手術室の利用方法に関しては、長年同じような形態で運営されてきました。そのため、手術室の増設があると実態とそぐわないことも出てくるようです。最終的な手術室の数、スペースを見込んで、これまでの形態を再検討する必要があります。手術数の確保は高度急性期・急性期病院の生命線の1つでもあるので、病院長、手術部長に最適な対応をお願いしているところです。これに伴うコメディカルの人材確保も可能な限り行うつもりです。

2)附属病院の経営
 附属病院の経営について述べます。
 附属病院の収益は4年ほど前から楽観できない状況が続いています。今後も、改修工事に伴う利用可能な病床数が減少するなど、これまで以上に病院経営は厳しさを増します。
 これに対処するために、病院長を中心に種々の対策が打ち出されています。病院経営に大きな貢献をした診療科に対するincentiveを付与する制度を開始し、昨年度上半期の取り組みに対して去る12月に5つの診療科、部門に助成を行いました。それぞれの部門のさらなる業務改善のために有意義に使用していただければと思います。5つの部門の皆さんの努力に対して敬意を表すると同時に、その成果の継続と拡大をお願いする次第です。

 最後に、初期臨床研修医の確保について触れます。
 本学の初期臨床研修医の数は残念ながら右肩下がりで、本年度は18人でした。定員の充足率は33.5%です。  
当大学は従来から、初期臨床研修医は少ないが後期臨床研修医すなわち専攻医が大学に戻って来ると思われていました。しかし、エビデンスはそうではなく、大学全体では思っていたほど戻ってきてはいません。
 そこで、目標を初期臨床研修医では本学出身者50名、専攻医では本学出身者80名の確保に向けハード面での改善、教育システムでの改善を図っていきます。その詳細については臨床研修・医師キャリア支援センター長に依頼して具体策を検討してもらっています。近々、回答が出てくると思われます。若手医師の確保は喫緊の課題です。

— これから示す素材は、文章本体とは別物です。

### src/sss_pkg.sv
`timescale 1ns / 1ps

package sss_pkg;

    // build constants
    localparam int CORDIC_STEPS = 18;
    localparam int COORD_BITS   = 40;

    // angle handling, 1/256 degree units
    localparam int FULL_TURN    = 92160;
    localparam int QUARTER_TURN = 23040;
    localparam int ANG_W        = 17;
    localparam int REM_W        = 15;
    localparam int QUAD_W       = 2;

    // cordic datapath widths: Q30 vectors, degrees * 2^24 angles
    localparam int CW         = 33;
    localparam int ZW         = 33;
    localparam int MAX_STEPS  = 30;
    localparam int STEP_W     = 5;
    localparam int GAIN_Q30   = 652032874;

    // interval in millimetres and the product width
    localparam int LEN_W = 26;
    localparam int PW    = LEN_W + 1 + CW;

    // round(atan(2^-i) * 180/pi * 2^24)
    localparam logic [ZW-2:0] ATAN_DEG24 [MAX_STEPS] = '{
        32'd754974720, 32'd445687602, 32'd235489088, 32'd119537938, 32'd60000934,
        32'd30029717,  32'd15018523,  32'd7509720,   32'd3754917,   32'd1877466,
        32'd938734,    32'd469367,    32'd234684,    32'd117342,    32'd58671,
        32'd29335,     32'd14668,     32'd7334,      32'd3667,      32'd1833,
        32'd917,       32'd458,       32'd229,       32'd115,       32'd57,
        32'd29,        32'd14,        32'd7,         32'd4,         32'd2
    };

    // input beat
    typedef struct packed {
        logic signed [COORD_BITS-1:0] start_easting;
        logic signed [COORD_BITS-1:0] start_northing;
        logic signed [COORD_BITS-1:0] start_elevation;
        logic        [ANG_W-1:0]      bearing;
        logic signed [15:0]           dip;
        logic        [15:0]           interval_m;
    } t_sss_in;

    // output beat
    typedef struct packed {
        logic signed [COORD_BITS-1:0] next_easting;
        logic signed [COORD_BITS-1:0] next_northing;
        logic signed [COORD_BITS-1:0] next_elevation;
    } t_sss_out;

    // one rotation in flight
    typedef struct packed {
        logic signed [CW-1:0] x;
        logic signed [CW-1:0] y;
        logic signed [ZW-1:0] z;
    } t_sss_rot;

    // fields carried alongside the rotations
    typedef struct packed {
        logic signed [COORD_BITS-1:0] start_e;
        logic signed [COORD_BITS-1:0] start_n;
        logic signed [COORD_BITS-1:0] start_u;
        logic        [LEN_W-1:0]      len_mm;
        logic        [QUAD_W-1:0]     q_bear;
        logic        [QUAD_W-1:0]     q_dip;
    } t_sss_carry;

    // contents of one cell of the chain
    typedef struct packed {
        t_sss_rot   bear;
        t_sss_rot   dip;
        t_sss_carry side;
    } t_sss_cell;

    // scaled increments before rounding
    typedef struct packed {
        logic signed [COORD_BITS-1:0] start_e;
        logic signed [COORD_BITS-1:0] start_n;
        logic signed [COORD_BITS-1:0] start_u;
        logic signed [PW-1:0]         p_e;
        logic signed [PW-1:0]         p_n;
        logic signed [PW-1:0]         p_u;
    } t_sss_prod;

endpackage

### src/sss_front.sv
`timescale 1ns / 1ps

module sss_front (
    input  logic              i_clk,
    input  logic              i_rst_n,
    input  logic              i_en,
    input  logic              i_valid,
    input  sss_pkg::t_sss_in  i_data,
    output logic              o_valid,
    output sss_pkg::t_sss_cell o_data
);
    import sss_pkg::*;

    typedef struct packed {
        logic [QUAD_W-1:0] q;
        logic [REM_W-1:0]  r;
    } t_quad;

    // split an angle below a full turn into quadrant and remainder
    function automatic t_quad split_angle(input logic [ANG_W-1:0] a);
        t_quad res;
        if (a >= ANG_W'(3 * QUARTER_TURN)) begin
            res.q = 2'd3;
            res.r = REM_W'(a - ANG_W'(3 * QUARTER_TURN));
        end else if (a >= ANG_W'(2 * QUARTER_TURN)) begin
            res.q = 2'd2;
            res.r = REM_W'(a - ANG_W'(2 * QUARTER_TURN));
        end else if (a >= ANG_W'(QUARTER_TURN)) begin
            res.q = 2'd1;
            res.r = REM_W'(a - ANG_W'(QUARTER_TURN));
        end else begin
            res.q = 2'd0;
            res.r = REM_W'(a);
        end
        return res;
    endfunction

    logic [ANG_W-1:0] bear_wrap;
    logic [ANG_W-1:0] dip_wrap;
    t_quad            bear_q;
    t_quad            dip_q;
    t_sss_cell        n_data;
    logic             r_valid;
    t_sss_cell        r_data;

    // wrap both angles into one turn
    always_comb begin
        if (i_data.bearing >= ANG_W'(FULL_TURN)) begin
            bear_wrap = i_data.bearing - ANG_W'(FULL_TURN);
        end else begin
            bear_wrap = i_data.bearing;
        end
        if (i_data.dip < 0) begin
            dip_wrap = ANG_W'(ANG_W'({1'b1, i_data.dip}) + ANG_W'(FULL_TURN));
        end else begin
            dip_wrap = ANG_W'(i_data.dip);
        end
        bear_q = split_angle(bear_wrap);
        dip_q  = split_angle(dip_wrap);
    end

    // initial vectors and side fields
    always_comb begin
        n_data.bear.x = CW'(GAIN_Q30);
        n_data.bear.y = '0;
        n_data.bear.z = ZW'({bear_q.r, 16'b0});
        n_data.dip.x  = CW'(GAIN_Q30);
        n_data.dip.y  = '0;
        n_data.dip.z  = ZW'({dip_q.r, 16'b0});
        n_data.side.start_e = i_data.start_easting;
        n_data.side.start_n = i_data.start_northing;
        n_data.side.start_u = i_data.start_elevation;
        n_data.side.len_mm  = LEN_W'(i_data.interval_m) * LEN_W'(1000);
        n_data.side.q_bear  = bear_q.q;
        n_data.side.q_dip   = dip_q.q;
    end

    // entry register
    always_ff @(posedge i_clk) begin
        if (!i_rst_n) begin
            r_valid <= 1'b0;
        end else if (i_en) begin
            r_valid <= i_valid;
        end
    end

    always_ff @(posedge i_clk) begin
        if (i_en) begin
            r_data <= n_data;
        end
    end

    assign o_valid = r_valid;
    assign o_data  = r_data;

    // remainders stay inside one quadrant
    a_front_rem: assert property (@(posedge i_clk) disable iff (!i_rst_n)
        r_valid |-> (r_data.bear.z >= 0) && (r_data.bear.z < ZW'(QUARTER_TURN * 65536))
                 && (r_data.dip.z >= 0) && (r_data.dip.z < ZW'(QUARTER_TURN * 65536)))
        else $error("angle remainder outside one quadrant");

endmodule

### config.mk
export PLATFORM = sky130hd
export DESIGN_NAME = sss_front
export DESIGN_NICKNAME = d
export VERILOG_FILES = /design/src/sss_pkg.sv /design/src/sss_front.sv
export SDC_FILE = /design/constraint.sdc
export NUM_CORES = 1
export LEC_CHECK = 0
export BUFFER_PORTS_ARGS = -buffer_cell sky130_fd_sc_hd__buf_2
export CAP_MARGIN = 10
export CORE_AREA = 3 3 203 205
export CTS_BUF_LIST = sky130_fd_sc_hd__clkbuf_2 sky130_fd_sc_hd__clkbuf_4 sky130_fd_sc_hd__clkbuf_8
export CTS_CLUSTER_SIZE = 25
export DETAILED_ROUTE_END_ITERATION = 16
export DIE_AREA = 0 0 206 208
export PLACE_DENSITY_LB_ADDON = 0.1
export SLEW_MARGIN = 5
export SYNTH_ARGS = -nofsm -noshare
export SYNTH_HDL_FRONTEND = slang
export SYNTH_SLANG_ARGS = --single-unit
### constraint.sdc
create_clock -name i_clk -period 5 [get_ports i_clk]
set_input_delay 0.75 -clock i_clk [delete_from_list [all_inputs] [get_ports i_clk]]
set_output_delay 0.75 -clock i_clk [all_outputs]
set_load 0.1 [all_outputs]
==> results of run 1 <==
[metal layers]
metal  global-route usage (%)  up-vias  wire (um)
li1                         -     3240          -
met1                     14.5     3320      10600
met2                     24.6      337      15700
met3                     4.83       57       3020
met4                     6.30       20       1080
met5                        0        -        138
[registers in the layout, indices dropped and copies added, names as in the netlist]
register	flops
o_data	177
o_valid	1
[Yosys cell counts, types with 6 or more instances]
| cell type | instances | area (um^2) |
|---|---|---|
| xnor2_1 | 25 | 219 |
| inv_1 | 93 | 349 |
| ha_1 | 69 | 863 |
| buf_4 | 173 | 1300 |
| a21oi_1 | 26 | 130 |
| nand2_1 | 21 | 78.8 |
| a21o_1 | 9 | 67.6 |
| nand3_1 | 8 | 40.0 |
| o211ai_1 | 6 | 45.0 |
| edfxtp_1 | 177 | 5320 |
| nor2_1 | 23 | 86.3 |
| o21ai_0 | 17 | 85.1 |
| nor3_1 | 7 | 35.0 |
| fa_1 | 53 | 1060 |
[worst max-delay path by stage]
stage                                 to  slack (ns)
detailed placement  o_data[26]$_DFFE_PP_       -0.24
floorplan           o_data[26]$_DFFE_PP_        0.18
global placement    o_data[26]$_DFFE_PP_       -0.14
CTS                 o_data[26]$_DFFE_PP_        0.33
finish              o_data[26]$_DFFE_PP_        0.36
global route        o_data[26]$_DFFE_PP_        0.09
[power by group through the flow]
stage                     Clock, mW  Sequential (mW)  Combinational [mW]
after detailed placement          0             2.03                4.07
after floorplan                   0             3.44                1.91
after global placement            0             2.03                4.10
final                         0.968             1.99                4.03
after global routing           1.08             2.01                4.35
after CTS                      1.02             1.99                4.10
[per-stage QoR]
step           setup WS [ns]  setup TNS (ns)  cell area, um^2  std cells  hold slack, ns
2_1_floorplan          0.183               0            11200        978           0.849
3_3_place_gp          -0.135          -0.311            12400       1700           0.507
3_5_place_dp          -0.236          -0.694            12400       1700           0.515
4_1_cts                0.335               0            12800       1731           0.351
5_1_grt               0.0939               0            12800       1734           0.374
6_report               0.364               0            12800       1735           0.416
[worst reg2reg max path: cells and delay by family (launching register included)]
kind          cells  cell delay, ns
flops             1            0.32
mux               1            0.12
simple gates      1            0.06
[cell type report]
cell class	count	area, um^2
diodes	3	7.51
clock buffers	19	249
clock inverters	12	106
fillers	4097	26800
inverters	94	355
multi-input cells	531	4160
flip-flops and latches	178	5340
well taps	525	657
repair buffers	373	1940
[kinds of logic (layout without fill, tap and decap cells)]
group | after synthesis | after routing | share of synthesized area, %
AO/OA/AOI/OAI | 113 | 113 | 7.66
XOR/XNOR | 30 | 30 | 2.50
adder cells (fa/ha/maj) | 122 | 122 | 18.3
buffers and inverters | 269 | 498 | 15.8
flip-flops | 178 | 178 | 50.7
multiplexers | 4 | 4 | 0.393
other | 2 | 174 | 0.0714
AND/OR/NAND/NOR | 91 | 91 | 4.57
==> summary.txt, run 1 <==
Final layout
  – Most used cells in the layout excluding fill and tap cells: buf_2, edfxtp_1, conb_1
  – P&R area growth vs syn: 21.8%
  – Fraction of final layout cells with drive strength greater than 1: 34.9%
  – Core Util, Final: around a third
  – Layout net count: ~1.5k
  – Commonest non-fill, non-tap cell in the layout: buf_2

Floorplan
  – Number of top-level design ports: 522
  – Core region area: 0.0396 mm^2
  – Number of placement rows: 73
  – Die boundary height: 208 um
  – Die X: a little over 200 um
  – Floorplan die area: between 0.04 and 0.05 mm^2
  – Starting Density: about a quarter

Power
  – Net switching share of the total power: a little over half
  – Proportion of power drawn by the clock network: between 10% and 20%
  – Leakage: a little under 6 nW
  – Maximum vdd drop: between 0.2 and 0.3 mV
  – Combinational cell fraction of total power: around 58%
  – Switching power summed over all nets: roughly 3.7 mW
  – Part of the power in registers: approximately 28%
  – Total power after layout: roughly 7 mW
  – Internal power contribution: roughly 3.3 mW
  – Pwr per Cell Area: 545 mW/mm^2

STA
  – Count of final setup violators: 0
  – Share of the clock period used by the worst path: between 90% and 100%
  – Final hold viol count: 0
  – Max Freq: ~220 MHz
  – Time the worst path needs with I/O delays and setup: 4.64 ns
  – Count of pins over their slew limit: 0
  – Transition time at the pin with the least slew margin: 1.05 ns
  – Max_slew headroom: 29.5%
  – Unrepaired setup endpoints after global routing: false
  – Max Clock Skew: 0 ns

Worst setup path
  – Delay-heaviest family, CP: adder cells
  – Req. time, crit path: around 5.3 ns
  – Worst reg2reg path endpoint: o_valid$_SDFFE_PN0P_
  – Slowest Stage Delay on Critical Path: between 0.5 and 0.6 ns
  – Endpoint kind of the worst setup timing path: flip-flop
  – Setup slack on the worst flop-to-flop path: between 4 and 5 ns
  – Worst-path fanout max: 4
  – Worst Setup Path Type: in -> reg
  – Sequence of cells on the critical path: buf_2 > fa_1 > fa_1 > inv_1 > fa_1 > fa_1 > inv_1 > ha_1 > a211oi_1 > nor2_1 > o41ai_1 > buf_4 > o211ai_1 > a41oi_1 > o21bai_1 > a21oi_1 > xnor2_1
  – Buffers and inverters on the worst path: 4
  – Start of the worst register-to-register path: o_valid$_SDFFE_PN0P_
  – Most numerous cell on the critical path: fa_1
  – Logic depth of the worst register-to-register path: 2
  – Worst Path Arrival: just under 5 ns
  – Crit path launch type: input port
  – Critical Path Stages: 17
  – Critical path startpoint: i_data[1]
  – Critical Path Slowest Stage Cell: fa_1

Status
  – Status: finished clean

Clock tree
  – Clock-pin slew on the worst setup and hold paths: approximately 0.11 ns
  – Inserted Clock Buffers: 17
  – Number of sinks driven by the clock tree: 178
  – Total of cells resized after clock tree synthesis: 0
  – Deepest level of the CTS H-tree: 4
  – Clock tree from TritonCTS: yes
  – Max clock buf depth: 2
  – Post-CTS Setup Repair Bufs: 0
  – Clock Latency Late Sink: roughly 0.48 ns
  – Root Buffer: clkbuf_8
  – CTS Hold Buffers Added: 0

Min path
  – Startpoint of the tightest hold check path: i_data[105]
  – Worst hold path depth: 1
  – Path type of the worst min-delay path: in -> reg
  – Endpoint, Worst Hold: o_data[86]$_DFFE_PP_

Synthesis
  – Synth warnings: 0
  – Post-synthesis area per instance: 13.0 um^2
  – Gate count after technology mapping: 809
  – Most frequently used flop master after synthesis: edfxtp_1
  – Async S/R FF share, synth: 0%
  – Number of flops mapped to enable cells by yosys: 177
  – Cell area after technology mapping: approximately 0.011 mm^2
  – Share of synthesized area occupied by flip-flops and latches: roughly 51%
  – Count of state elements after synthesis: about 180
  – Synth unique cells: 62

Global route
  – Number of antenna violations at the first check in global routing: 14
  – Pin count of the biggest net entering global routing: roughly 100
  – Via count of the first global-routing pass: between 6k and 7k
  – Leftover overflow at the end of global routing: 0
  – GRT Total Usage: about 14%
  – Wire length of the first global-routing pass: around 43 mm

Routing
  – Residual DRC: 0
  – ANT nets after route: 0
  – Via/cell ratio: about 4
  – Overall via count from detail_route: 6974
  – Post-Route WL: 30.5 mm
  – Average routed wire per standard cell: 17.6 um
  – First-pass iteration count of the detailed router: 4
  – Number of DRC markers in iteration 0: between 200 and 300

Placement
  – Dpl hpwl: around 25 mm
  – Port Buffer Count: 350
  – Routability congestion estimate: 0.792

Run
  – MaxCap Viol Count: 0
Note: power is estimated with default switching activity, not from simulation.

 なお、この夏には東京オリンピック競技の一部が札幌で開催されます。協力病院として医療サポートを依頼されています。可能な範囲で支援したいと思っていますので、教職員の皆さんのご協力もお願いする次第です。

<結びに>

 札幌医科大学の外観は大きく変貌しようとしています。
 すべてが完成すれば「医の知」の殿堂に相応しい施設ができると期待しています。これを土台にしてその先の道にある私たちが求めるものに向かう必要があります。70周年の先にある100周年に至る道を見据えた準備が欠かせません。
 今後も難問が続出すると思いますが、ONE TEAMとして皆さんの叡智を集めることで乗り切ることができると強く信じています。開学70周年を迎える本学のさらなる発展へ向けて、今年もどうぞよろしくお願い致します。